Workplace Policy
Pure Business Project
Project Overview - Understanding the Issues
Pure Business Project
The Pure Business Project is a research project administered by the Department of Labour and funded from a Cross Departmental Research Pool grant from the Ministry of Research, Science and Technology.
Overall Goal
To enhance the economic and social productivity of New Zealand Small and Medium Enterprises (SMEs).
Objectives
- Identify the nature of the problem that regulation poses for SMEs and regulating agencies.
- Promote and support an understanding of regulation as a social activity.
- Support regulatory agencies and SMEs to develop mutually beneficial solutions to regulatory concerns.
- Actively disseminate and support improvements in the way that regulation is developed and utilised by SMEs and regulatory agencies.
Research Phases
Phase One - Understanding Issues (June 2003 - June 2004)
Provide a clear indication of exactly where regulatory compliance problems
lie and highlight areas where solutions are most needed. It sought to uncover
good practice in SMEs and government agencies that could be used to overcome
these problems.
Phase Two - Developing Solutions (July 2004 - December 2005)
Developing specific solutions to improve regulatory development and
compliance requirements.
Phase Three - Implementing Solutions (January 2006)
Provide practical support for changing regulatory practice, so that
SMEs and Government both benefit from regulatory activities. Share more
widely the regulatory solutions / tools developed in Phase Two.
Outcomes / Deliverables
The Project involves the exploration of regulatory solutions that take account of business needs and practices. It reaches across regulatory agency boundaries. It seeks to develop new solutions and change regulatory agencies' organisational behaviours
New solutions will arise from the dynamic and interactive (business/agency) nature of the project and participatory research method used, rather than by working towards pre-determined deliverables.
Benefits to SMEs
- Less time and money spent by SMEs in compliance activities and by government agencies in getting SMEs to comply.

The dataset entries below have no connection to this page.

==> design.v <==
module PWM_play#(parameter LOD = 4095 )(
        input pwm_clk,
        input [15:0] pwm_data,   
        output reg audio_out 
);
    wire [31:0] temp_data; 
    wire [11:0] mapped_data;
    wire [11:0] pwm_door; 
    assign temp_data = pwm_data * LOD;   
    assign mapped_data = (temp_data + 32768) >> 16;  
    assign pwm_door = LOD - mapped_data;    
    reg[11:0] pwm_counter = 1;
    always @(posedge pwm_clk) begin
       if (pwm_counter < LOD) begin
            if (pwm_counter >= pwm_door ) begin
                audio_out <=1;
            end else begin
                audio_out <=0;
            end
            pwm_counter <= pwm_counter + 1;
       end else begin
        pwm_counter <=1;
        audio_out<=0;
       end
    end
endmodule
==> run.sh <==
#!/bin/bash
# OpenROAD 26Q1-2900-gdf79404cd8, Yosys 0.63+post, stock flow scripts
make -C /OpenROAD-flow-scripts/flow DESIGN_CONFIG=/design/flow/config.mk WORK_HOME=/design/flow/orfs finish
==> config.mk <==
export PLATFORM = sky130hd
export DESIGN_NAME = PWM_play
export DESIGN_NICKNAME = PWM_play
export VERILOG_FILES = /design/flow/design.v
export SDC_FILE = /design/flow/constraint.sdc
export NUM_CORES = 4
export LEC_CHECK = 1
export CORE_UTILIZATION = 30
==> constraint.sdc <==
current_design PWM_play

set clk_period 11.7
set clk_io_pct 0.2

create_clock -name clk0 -period $clk_period [get_ports {pwm_clk}]

set non_clock_inputs [all_inputs -no_clocks]
set_input_delay [expr $clk_period * $clk_io_pct] -clock clk0 $non_clock_inputs
set_output_delay [expr $clk_period * $clk_io_pct] -clock clk0 [all_outputs]
==> results.json <==
{
  "dr.pass1.iters": 4,
  "fin_ws_ps": 3190,
  "post-route-util_pct": 34.2,
  "grt_max_degree": 9,
  "wl_per_cell_um": 11.2,
  "cp_common_cell": "fa_1",
  "area_growth_pct": 10.8,
  "cts_sinks": 13,
  "min_path_type": "flop to flop",
  "pin_count": 18,
  "portBuffers": 17,
  "cp_slowest_cell": "clkdlybuf4s50_1",
  "grt_use_total_pct": 11.4,
  "synth-edff-count": 0,
  "chip_area_mm2": 0.0163,
  "cp_max_fo": 4,
  "finClkSkew_ps": 3.40,
  "warning_count": 31,
  "cts_tree": "done",
  "numCtsBuffers": 3,
  "required_ps": 11810,
  "rsz0062_at_grt": "false",
  "antenna_found_initial": 0,
  "vias": 3089,
  "cts_hold_buf": 0,
  "slew_violations": 0,
  "core-area_mm2": 0.0153,
  "cts_resized": 0,
  "grt_pass1_vias": 3158,
  "critPathCaptureType": "flop",
  "worstSetupPathType": "input port to flop",
  "n_antenna_cell": 0,
  "gp_congestion": 0.859,
  "yosys_warnings": 1,
  "syn-instance-count": 485,
  "synth_area_per_cell_um2": 9.76,
  "period_used_pct": 72.7,
  "ys_cells": 485,
  "cp-start-kind": "input port",
  "clk_pin_slew_ps": 40,
  "drive_gt1_share_pct": 3.17,
  "clock_latency_ps": 240,
  "syn-cell-area_mm2": 0.00473,
  "run_status": "complete, no violations",
  "drv_cap": 0,
  "fp_util_pct": 30.9,
  "drt_iter0_markers": 78,
  "grt_pass1_wl_mm": 14.3,
  "ys_types": 39,
  "cts_buffer_depth": 2,
  "viasPerCell": 4.31,
  "finalSetupViolCount": 0,
  "ys_area_mm2": 0.00473,
  "postSynthSeqShare_pct": 5.50,
  "slew_headroom_pct": 69.2,
  "wl_mm": 8.05,
  "drc_errors": 0,
  "ff_type": "dfxtp_1",
  "crit_path_max_incr_delay_ps": 580,
  "fin_tns_setup_ps": 0,
  "ys_ff": 13,
  "max_slew.worst_pin.slew_ps": 459,
  "cts-htree-levels": 1,
  "synthArstFlopShare_pct": 0,
  "postRouteAntennaNets": 0,
  "rows": 45,
  "fin_crit_ps": 8510,
  "chipWidth_um": 128,
  "crit_arrival_ps": 8620,
  "max_freq_mhz": 118,
  "place_ws_ps": 2910,
  "fin_area_mm2": 0.00524,
  "nFillCells": 1564,
  "post_cts_buffers": 0,
  "hpwl_mm": 7.61,
  "cts_root_buf": "clkbuf_16",
  "grt-ovfl-total": 0,
  "fp.dieH_um": 128,
  "place_area_mm2": 0.00516,
  "hold_viol_final": 0
}
logic make-up (layout without fill, tap and decap cells):
kind of cell,after synthesis,in the layout,share of synthesized area (%)
and+or+nand+nor,62,62,6.93
AOI/OAI and AO/OA,50,50,7.40
buffers and inverters,156,176,12.4
adders and majority gates,183,183,63.9
xor gates and xnor gates,21,21,3.89
DFF,13,13,5.50
cells in the mapped netlist (all sizes together) (2+ instances only):
cell | number | area [um2]
inv | 155 | 582
fa | 98 | 1960
ha | 85 | 1060
a21oi | 15 | 82.6
nand2 | 14 | 52.6
nor2 | 14 | 52.6
dfxtp | 13 | 260
xor2 | 11 | 96.3
a21o | 10 | 76.3
xnor2 | 10 | 87.6
o21ai | 8 | 43.8
and3 | 7 | 43.8
nand3 | 7 | 35.0
nand4 | 6 | 43.8
a31oi | 5 | 46.3
o211ai | 4 | 30.0
nand2b | 3 | 18.8
or2 | 3 | 18.8
nor3 | 2 | 10.0
o21bai | 2 | 18.8
layer usage:
metal,track usage [%],share of wire [%]
met1,17.1,47
met2,17.5,46
met3,3.58,6.5
met4,0.484,0.53
met5,0,0
cell usage in the layout, fill, tap and decap left out, drive strengths merged, types with 7 or more instances in the layout:
master / n
inv: 155
fa: 98
ha: 85
clkdlybuf4s50: 17
a21oi: 15
nand2: 14
nor2: 14
dfxtp: 13
xor2: 11
xnor2: 10
a21o: 10
o21ai: 8
nand3: 7
and3: 7
registers in the layout (all words and copies together), names as in the netlist:
register,cells
audio_out,1
pwm_counter,12
final timing paths:
check	start	to	slack, ps	cells past startpoint
worst max-delay path	pwm_data[4]	audio_out	3190	25
worst min-delay path	pwm_counter[0]	pwm_counter[0]	450	1
worst max register to register	pwm_counter[0]	audio_out	9750	9
worst min register to register	pwm_counter[0]	pwm_counter[0]	450	1
stage by stage:
stage | hold slack (ps) | cells
3_3_place_gp | 429 | 712
4_1_cts | 455 | 716
6_report | 450 | 716
2_1_floorplan | 408 | 485
3_5_place_dp | 441 | 712
5_1_grt | 492 | 716
area by class of cell:
type,count,area [um2],area share (%)
Tap cell,211,264,5.04
Sequential cell,13,260,4.96
Inverter,155,582,11.1
Multi-Input combinational cell,316,3890,74.2
Clock buffer,4,78.8,1.50
Timing Repair Buffer,17,170,3.25
worst max-delay path: cells and delay by family:
family | cells | cell delay, ps
AOI/OAI and AO/OA | 9 | 1630
xor gates and xnor gates | 1 | 140
adders and majority gates | 7 | 3250
buffers and inverters | 5 | 930
and+or+nand+nor | 3 | 320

- Less frustration experienced by SMEs and their representatives, and by staff of government agencies.
- Fewer opportunity costs (as a result of time taken on regulatory activities).
- Enterprises getting access to business information that is directly useful to them.
- Increased and sustained compliance.
- To provide a permanent solution, transformation at the level of the activity of regulatory compliance (as understood through the relationship of government and business) is required.
The PBP seeks to operate at the level of transformation of activity. This means:
- looking beyond a simple examination of streamlining existing procedures; and instead
- exploring the possibility of transforming the ways in which government departments as a whole and businesses think about the regulatory relationship when they are designing the procedures by which 'compliance' is managed.